1. Origins of Public Enterprises
2. Performance Evaluation of Public Enterprises
3. Comparative Performance of Public and Private Enterprises
4. Institutional Arrangements for Managing Public Enterprises
5. Performance Information Systems for Public Enterprises
6. Public Enterprise Pricing Policies
7. Expert Committees on Public Enterprises
8. Issues Relating to Motivation (incentives) in Public Enterprises
9. Privatization of Public Enterprises

This book combines public enterprise theory as well as practical insights regarding the design and implementation of public enterprise policy. It is an essential reading for all students of public enterprise management and policy.
- Performance Management in Government – A Primer for Leaders. Commonwealth Secretariat, London

Governments are complex, multi-layered organisations and, not surprisingly, government effectiveness and efficiency have many dimensions. However, the diversity that exists among nations and their governments tends to obscure three key facts. First, many of the problems involved in managing government are a result of a few underlying causes. Second, the underlying causes of poor government performance are similar in nature across a diverse set of countries.
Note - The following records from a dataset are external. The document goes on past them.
### src/rtl/color_arb_ctrl.sv
// color_arb_ctrl: two-player paddle colour editor with a shared update unit.
//   clk, reset           : clock, asynchronous active-low reset
//   btn_inc_n[1:0]       : per-player increment buttons, active-low
//   btn_sel_n[1:0]       : per-player channel-select buttons, active-low
//   p0_color, p1_color   : paddle colours {R,G,B}, R in the MSBs
//   p0_ch, p1_ch         : channel each player currently edits (0=R,1=G,2=B)
//   grant[1:0]           : one-hot pulse, player whose update lands this cycle
module color_arb_ctrl
  import color_ctrl_pkg::*;
#(
  parameter int DEBOUNCE_CYCLES = 16,
  parameter int CH_W            = CH_W_DEFAULT
) (
  input  logic              clk,
  input  logic              reset,
  input  logic [1:0]        btn_inc_n,
  input  logic [1:0]        btn_sel_n,
  output logic [3*CH_W-1:0] p0_color,
  output logic [3*CH_W-1:0] p1_color,
  output logic [1:0]        p0_ch,
  output logic [1:0]        p1_ch,
  output logic [1:0]        grant
);

  logic [1:0] pending;
  req_type_t  req_type [2];
  // Winner of the most recent contested cycle; solo grants leave it alone so
  // ties keep alternating. Reset value 1 lets player 0 win the first tie.
  logic       last_reg;

  always_comb begin
    grant = 2'b00;
    case (pending)
      2'b01:   grant = 2'b01;
      2'b10:   grant = 2'b10;
      2'b11:   grant = last_reg ? 2'b01 : 2'b10;
      default: grant = 2'b00;
    endcase
  end

  always_ff @(posedge clk or negedge reset) begin
    if (!reset) begin
      last_reg <= 1'b1;
    end else if (pending == 2'b11) begin
      last_reg <= grant[1];
    end
  end

  for (genvar gi = 0; gi < 2; gi++) begin : g_player
    logic [3*CH_W-1:0] color_reg;
    logic [3*CH_W-1:0] color_next;
    logic [1:0]        ch_reg;
    logic [1:0]        ch_next;

    btn_debounce #(
      .DEBOUNCE_CYCLES(DEBOUNCE_CYCLES)
    ) u_btn (
      .clk     (clk),
      .reset   (reset),
      .inc_n   (btn_inc_n[gi]),
      .sel_n   (btn_sel_n[gi]),
      .granted (grant[gi]),
      .pending (pending[gi]),
      .req_type(req_type[gi])
    );

    always_comb begin
      color_next = color_reg;
      ch_next    = ch_reg;
      if (grant[gi]) begin
        if (req_type[gi] == REQ_SEL) begin
          ch_next = next_ch(ch_reg);
        end else begin
          // Channel arithmetic wraps naturally at CH_W bits.
          case (ch_reg)
            CH_R:    color_next[3*CH_W-1:2*CH_W] = color_reg[3*CH_W-1:2*CH_W] + 1'b1;
            CH_G:    color_next[2*CH_W-1:CH_W]   = color_reg[2*CH_W-1:CH_W] + 1'b1;
            CH_B:    color_next[CH_W-1:0]        = color_reg[CH_W-1:0] + 1'b1;
            default: color_next = color_reg;
          endcase
        end
      end
    end

    always_ff @(posedge clk or negedge reset) begin
      if (!reset) begin
        color_reg <= '0;
        ch_reg    <= CH_R;
      end else begin
        color_reg <= color_next;
        ch_reg    <= ch_next;
      end
    end
  end

  assign p0_color = g_player[0].color_reg;
  assign p1_color = g_player[1].color_reg;
  assign p0_ch    = g_player[0].ch_reg;
  assign p1_ch    = g_player[1].ch_reg;

endmodule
Third, countries have successfully dealt with these (few) underlying causes using remarkably similar approaches. Viewed in this light, the challenge of government performance management appears more manageable.

Written succinctly in non-technical language, this book is meant to help government leaders identify the underlying causes of poor government performance and then apply proven strategies to fix these. The book cautions Government leaders against the natural temptation to cure the symptoms - this approach represents a temporary solution at best, and the list of symptoms can be too large to fix. Fixing underlying causes, on the other hand, provides a more sustainable long-term solution.
- Performance Related Pay – A Primer on 7th Pay Commission. Indian School of Business, Mohali, December 2015

This book fills a perceived glaring void in the availability of information on the key building blocks for the Seventh pay Commission recommendations on Performance Related Pay (PRP). It brings together in one place all relevant information for making an informed decision about the merits of the Seventh Pay Commission recommendations on PRP.

The three building blocks for the recommendations for the PRP are: Results-Framework Document (RFD), Performance-Related Incentive Scheme (PRIS) and Annual Performance Appraisal Report (APAR). It is hard to fully appreciate the recommendations of the Seventh Pay Commission without a solid understanding of these three distinct though interrelated concepts. This Primer includes three sections giving details of these concepts. These sections are designed to be self-contained essays and can be read individually.